6

I have to add a table from a CSV file around 1500 rows and 9 columns, (75 pages) in a docx word document. using python-docx.

I have tried differents approaches, reading ths csv with pandas or directly openning de csv file, It cost me around 150 minutes to finish the job independently the way I choose

My question is if this could be normal behavior or if exist any other way to improve this task.

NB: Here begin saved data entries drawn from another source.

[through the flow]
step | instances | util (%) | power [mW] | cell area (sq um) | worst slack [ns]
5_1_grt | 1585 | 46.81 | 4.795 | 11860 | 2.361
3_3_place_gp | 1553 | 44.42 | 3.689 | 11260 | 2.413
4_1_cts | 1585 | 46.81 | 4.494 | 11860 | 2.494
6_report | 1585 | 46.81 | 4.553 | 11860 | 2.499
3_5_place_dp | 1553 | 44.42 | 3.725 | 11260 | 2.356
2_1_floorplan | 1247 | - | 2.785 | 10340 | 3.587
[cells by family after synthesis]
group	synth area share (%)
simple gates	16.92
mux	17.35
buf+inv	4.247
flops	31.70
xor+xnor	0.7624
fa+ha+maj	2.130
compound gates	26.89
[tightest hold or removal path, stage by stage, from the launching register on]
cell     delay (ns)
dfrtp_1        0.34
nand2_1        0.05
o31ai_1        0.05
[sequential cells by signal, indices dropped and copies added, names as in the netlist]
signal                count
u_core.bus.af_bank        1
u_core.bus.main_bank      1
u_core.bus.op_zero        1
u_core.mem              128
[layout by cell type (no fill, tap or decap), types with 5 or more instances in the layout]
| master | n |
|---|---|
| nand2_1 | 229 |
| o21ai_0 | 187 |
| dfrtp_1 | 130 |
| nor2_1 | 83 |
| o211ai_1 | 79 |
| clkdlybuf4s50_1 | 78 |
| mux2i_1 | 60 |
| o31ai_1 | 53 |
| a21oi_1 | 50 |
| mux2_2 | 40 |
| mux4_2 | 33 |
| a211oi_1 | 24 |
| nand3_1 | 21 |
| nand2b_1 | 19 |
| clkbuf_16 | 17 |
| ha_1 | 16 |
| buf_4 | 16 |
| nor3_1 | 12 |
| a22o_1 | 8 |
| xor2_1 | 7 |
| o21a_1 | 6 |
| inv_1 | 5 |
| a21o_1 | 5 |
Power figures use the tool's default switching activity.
<file path="src/rtl/inst_fetch_queue.sv">
// Dual-entry instruction fetch queue between fetch stage 3 and decode.
// Circular buffer with compacted two-wide enqueue and in-order two-wide dequeue.
module inst_fetch_queue #(
  parameter int DEPTH  = 16,
  parameter int DATA_W = 128
) (
  input  logic                       clk,
  input  logic                       rst,
  input  logic                       flush,
  input  logic                       enq0_valid,
  input  logic [DATA_W-1:0]          enq0_data,
  input  logic                       enq1_valid,
  input  logic [DATA_W-1:0]          enq1_data,
  output logic                       enq_ready,
  output logic                       deq0_valid,
  output logic [DATA_W-1:0]          deq0_data,
  output logic                       deq1_valid,
  output logic [DATA_W-1:0]          deq1_data,
  input  logic                       deq0_ready,
  input  logic                       deq1_ready,
  output logic [$clog2(DEPTH):0]     count
);

  localparam int AW = $clog2(DEPTH);
  localparam int CW = AW + 1;

  logic [DATA_W-1:0] mem [DEPTH];
  logic [AW-1:0]     head;
  logic [AW-1:0]     tail;
  logic [AW-1:0]     head_p1;
  logic [AW-1:0]     tail_p1;
  logic [AW-1:0]     wr1_idx;
  logic [1:0]        n_enq;
  logic [1:0]        n_deq;
  logic              do_enq;

  assign head_p1 = head + 1'b1;
  assign tail_p1 = tail + 1'b1;

  // Registered-only ready: room for a full pair, regardless of this cycle's dequeue.
  assign enq_ready  = (count <= CW'(DEPTH - 2));
  assign deq0_valid = (count != '0);
  assign deq1_valid = (count > CW'(1));
  assign deq0_data  = mem[head];
  assign deq1_data  = mem[head_p1];

  assign do_enq  = enq_ready && !flush;
  assign wr1_idx = enq0_valid ? tail_p1 : tail;

  always_comb begin
    n_enq = 2'd0;
    n_deq = 2'd0;
    if (enq_ready)
      n_enq = {1'b0, enq0_valid} + {1'b0, enq1_valid};
    if (deq0_ready && deq0_valid)
      n_deq = (deq1_ready && deq1_valid) ? 2'd2 : 2'd1;
  end

  // Storage is never cleared; validity is tracked purely by head/count.
  always_ff @(posedge clk) begin
    if (do_enq) begin
      if (enq0_valid)
        mem[tail] <= enq0_data;
      if (enq1_valid)
        mem[wr1_idx] <= enq1_data;
    end
  end

  always_ff @(posedge clk or posedge rst) begin
    if (rst) begin
      head  <= '0;
      tail  <= '0;
      count <= '0;
    end else if (flush) begin
      head  <= '0;
      tail  <= '0;
      count <= '0;
    end else begin
      head  <= head + AW'(n_deq);
      tail  <= tail + AW'(n_enq);
      count <= count + CW'(n_enq) - CW'(n_deq);
    end
  end

endmodule
</file>
**src/rtl/fifo_arb_salida_pkg.sv**
```systemverilog
// Shared defaults, reset values and operation encoding for the output-side
// FIFOs that sit behind the 4-way arbiter.
package fifo_arb_salida_pkg;

    localparam int DATA_WIDTH_DEF = 6;   // 2-bit dest + 4-bit payload
    localparam int ADDR_WIDTH_DEF = 2;
    localparam int DEPTH_DEF      = 1 << ADDR_WIDTH_DEF;

    // Reset values shared with the arbiter and the sibling FIFOs
    localparam logic RST_VALID = 1'b0;
    localparam logic RST_ERROR = 1'b0;

    // What happened this cycle, from the accepted push/pop pair
    typedef enum logic [1:0] {
        OP_IDLE = 2'b00,
        OP_POP  = 2'b01,
        OP_PUSH = 2'b10,
        OP_BOTH = 2'b11
    } fifo_op_t;

    function automatic fifo_op_t op_decode(input logic push_acc, input logic pop_acc);
        return fifo_op_t'({push_acc, pop_acc});
    endfunction

endpackage

```
**src/rtl/mem_fifo_2p.sv**
```systemverilog
// Dual-port register file: one write port, one synchronous read port.
// The array itself is never reset; only the read register is.
module mem_fifo_2p
    import fifo_arb_salida_pkg::*;
#(
    parameter int DATA_WIDTH = DATA_WIDTH_DEF,
    parameter int ADDR_WIDTH = ADDR_WIDTH_DEF
) (
    input  logic                  clk,
    input  logic                  reset_L,
    input  logic                  wr_en,
    input  logic [ADDR_WIDTH-1:0] wr_addr,
    input  logic [DATA_WIDTH-1:0] wr_data,
    input  logic                  rd_en,
    input  logic [ADDR_WIDTH-1:0] rd_addr,
    output logic [DATA_WIDTH-1:0] rd_data
);

    localparam int DEPTH = 1 << ADDR_WIDTH;

    logic [DATA_WIDTH-1:0] mem [DEPTH];

    // Write port; no reset so the array maps onto plain storage
    always_ff @(posedge clk) begin
        if (wr_en)
            mem[wr_addr] <= wr_data;
    end

    // Read register; holds its value when no read is issued. A same-cycle
    // write to the read address returns the old word (read-before-write).
    always_ff @(posedge clk or negedge reset_L) begin
        if (!reset_L)
            rd_data <= '0;
        else if (rd_en)
            rd_data <= mem[rd_addr];
    end

endmodule

```
**src/rtl/fifo_arb_salida.sv**
```systemverilog
// Output-side FIFO behind the arbiter: pointers, occupancy count,
// watermark flags and a sticky overflow/underflow error.
module fifo_arb_salida
    import fifo_arb_salida_pkg::*;
#(
    parameter int DATA_WIDTH = DATA_WIDTH_DEF,
    parameter int ADDR_WIDTH = ADDR_WIDTH_DEF
) (
    input  logic                  clk,
    input  logic                  reset_L,
    input  logic                  push,
    input  logic [DATA_WIDTH-1:0] data_in,
    input  logic                  pop,
    input  logic [ADDR_WIDTH:0]   umbral_alto,
    input  logic [ADDR_WIDTH:0]   umbral_bajo,
    output logic [DATA_WIDTH-1:0] data_out,
    output logic                  valid_out,
    output logic                  empty,
    output logic                  full,
    output logic                  almost_full,
    output logic                  almost_empty,
    output logic                  error
);

    localparam int                  DEPTH     = 1 << ADDR_WIDTH;
    localparam logic [ADDR_WIDTH:0] DEPTH_CNT = (ADDR_WIDTH+1)'(DEPTH);
    localparam logic [ADDR_WIDTH:0] CNT_ONE   = (ADDR_WIDTH+1)'(1);
    localparam logic [ADDR_WIDTH-1:0] PTR_ONE = ADDR_WIDTH'(1);

    logic [ADDR_WIDTH-1:0] wr_ptr, rd_ptr;
    logic [ADDR_WIDTH:0]   count;
    logic                  push_acc, pop_acc, err_evt;
    fifo_op_t              op;

    // Status flags straight from the registered count and live watermarks
    always_comb begin
        empty        = (count == '0);
        full         = (count == DEPTH_CNT);
        almost_full  = (count >= umbral_alto);
        almost_empty = (count <= umbral_bajo);
    end

    // Acceptance: a pop frees a slot for a same-cycle push when full;
    // there is no bypass when empty, so that pop is rejected.
    always_comb begin
        pop_acc  = pop && !empty;
        push_acc = push && (!full || pop_acc);
        err_evt  = (push && !push_acc) || (pop && !pop_acc);
        op       = op_decode(push_acc, pop_acc);
    end

    // Pointers and occupancy
    always_ff @(posedge clk or negedge reset_L) begin
        if (!reset_L) begin
            wr_ptr <= '0;
            rd_ptr <= '0;
            count  <= '0;
        end else begin
            if (push_acc) wr_ptr <= wr_ptr + PTR_ONE;
            if (pop_acc)  rd_ptr <= rd_ptr + PTR_ONE;
            case (op)
                OP_PUSH: count <= count + CNT_ONE;
                OP_POP:  count <= count - CNT_ONE;
                default: count <= count;
            endcase
        end
    end

    // valid_out marks a word popped on the previous edge; error is sticky
    always_ff @(posedge clk or negedge reset_L) begin
        if (!reset_L) begin
            valid_out <= RST_VALID;
            error     <= RST_ERROR;
        end else begin
            valid_out <= pop_acc;
            if (err_evt) error <= 1'b1;
        end
    end

    mem_fifo_2p #(
        .DATA_WIDTH (DATA_WIDTH),
        .ADDR_WIDTH (ADDR_WIDTH)
    ) u_mem (
        .clk     (clk),
        .reset_L (reset_L),
        .wr_en   (push_acc),
        .wr_addr (wr_ptr),
        .wr_data (data_in),
        .rd_en   (pop_acc),
        .rd_addr (rd_ptr),
        .rd_data (data_out)
    );

endmodule

```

I'm using this for loop to read several cvs files and parsing it in table format

        for toTAB in listBRUTO:
            df= pd.read_csv(toTAB)
            
            # add a table to the end and create a reference variable
            # extra row is so we can add the header row
            t = doc.add_table(df.shape[0]+1, df.shape[1])
            t.style = 'LightShading-Accent1' # border
           
        
            # add the header rows.
            for j in range(df.shape[-1]):
                t.cell(0,j).text = df.columns[j]
                
            # add the rest of the data frame
            for i in range(df.shape[0]):
                for j in range(df.shape[-1]):
                    t.cell(i+1,j).text = str(df.values[i,j])
            
            #TABLE Format
            for row in t.rows:
                for cell in row.cells:
                    paragraphs = cell.paragraphs
                    for paragraph in paragraphs:
                        for run in paragraph.runs:
                            font = run.font
                            font.name = 'Calibri'
                            font.size= Pt(7)

            
            doc.add_page_break()
        doc.save('blabla.docx')

Thanks in advance

4 Answers4

4

You'll want to minimize the number of calls to table.cell(). Because of the way cell-merging works, these are expensive operations that really add up when performed in a tight loop.

I would start with refactoring this block and see how much improvement that yields:

# --- add the rest of the data frame ---
for i in range(df.shape[0]):
    for j, cell in enumerate(table.rows[i + 1].cells):
        cell.text = str(df.values[i, j])
scanny
  • 26,423
  • 5
  • 54
  • 80
  • Wow [Done] exited with code=0 in 465.551 seconds - My code [Done] exited with code=0 in 106.166 seconds - Your code almost 5 times less, I´m going to run more examples – Karendon seisysiete Jun 30 '20 at 09:57
  • Glad it's showing improvement :) Don't neglect to accept the answer that best answered your question. That's how you acknowledge the folks who took the time to respond to your question. – scanny Jun 30 '20 at 18:39
  • RangeIndex: 474 entries, 0 to 473 Data columns 10 # Column Non-Null Count Dtype --- ------ -------------- ---- 0 Host 474 non-null object 1 Enterprise474 non-null object 2 Service 474 non-null object 3 Command 474 non-null object 4 Arguments 474 non-null object 5 User Name 474 non-null object 6 Simple identity 474 non-null object 7 Process id 474 non-null int64 8 Request Time 474 non-null object 9 OS 474 non-null object – Karendon seisysiete Jul 02 '20 at 11:56
  • 5 times less, Thanks Scanny – Karendon seisysiete Jul 02 '20 at 11:57
4

python-docx walk the whole table every single time you access its "cells" property.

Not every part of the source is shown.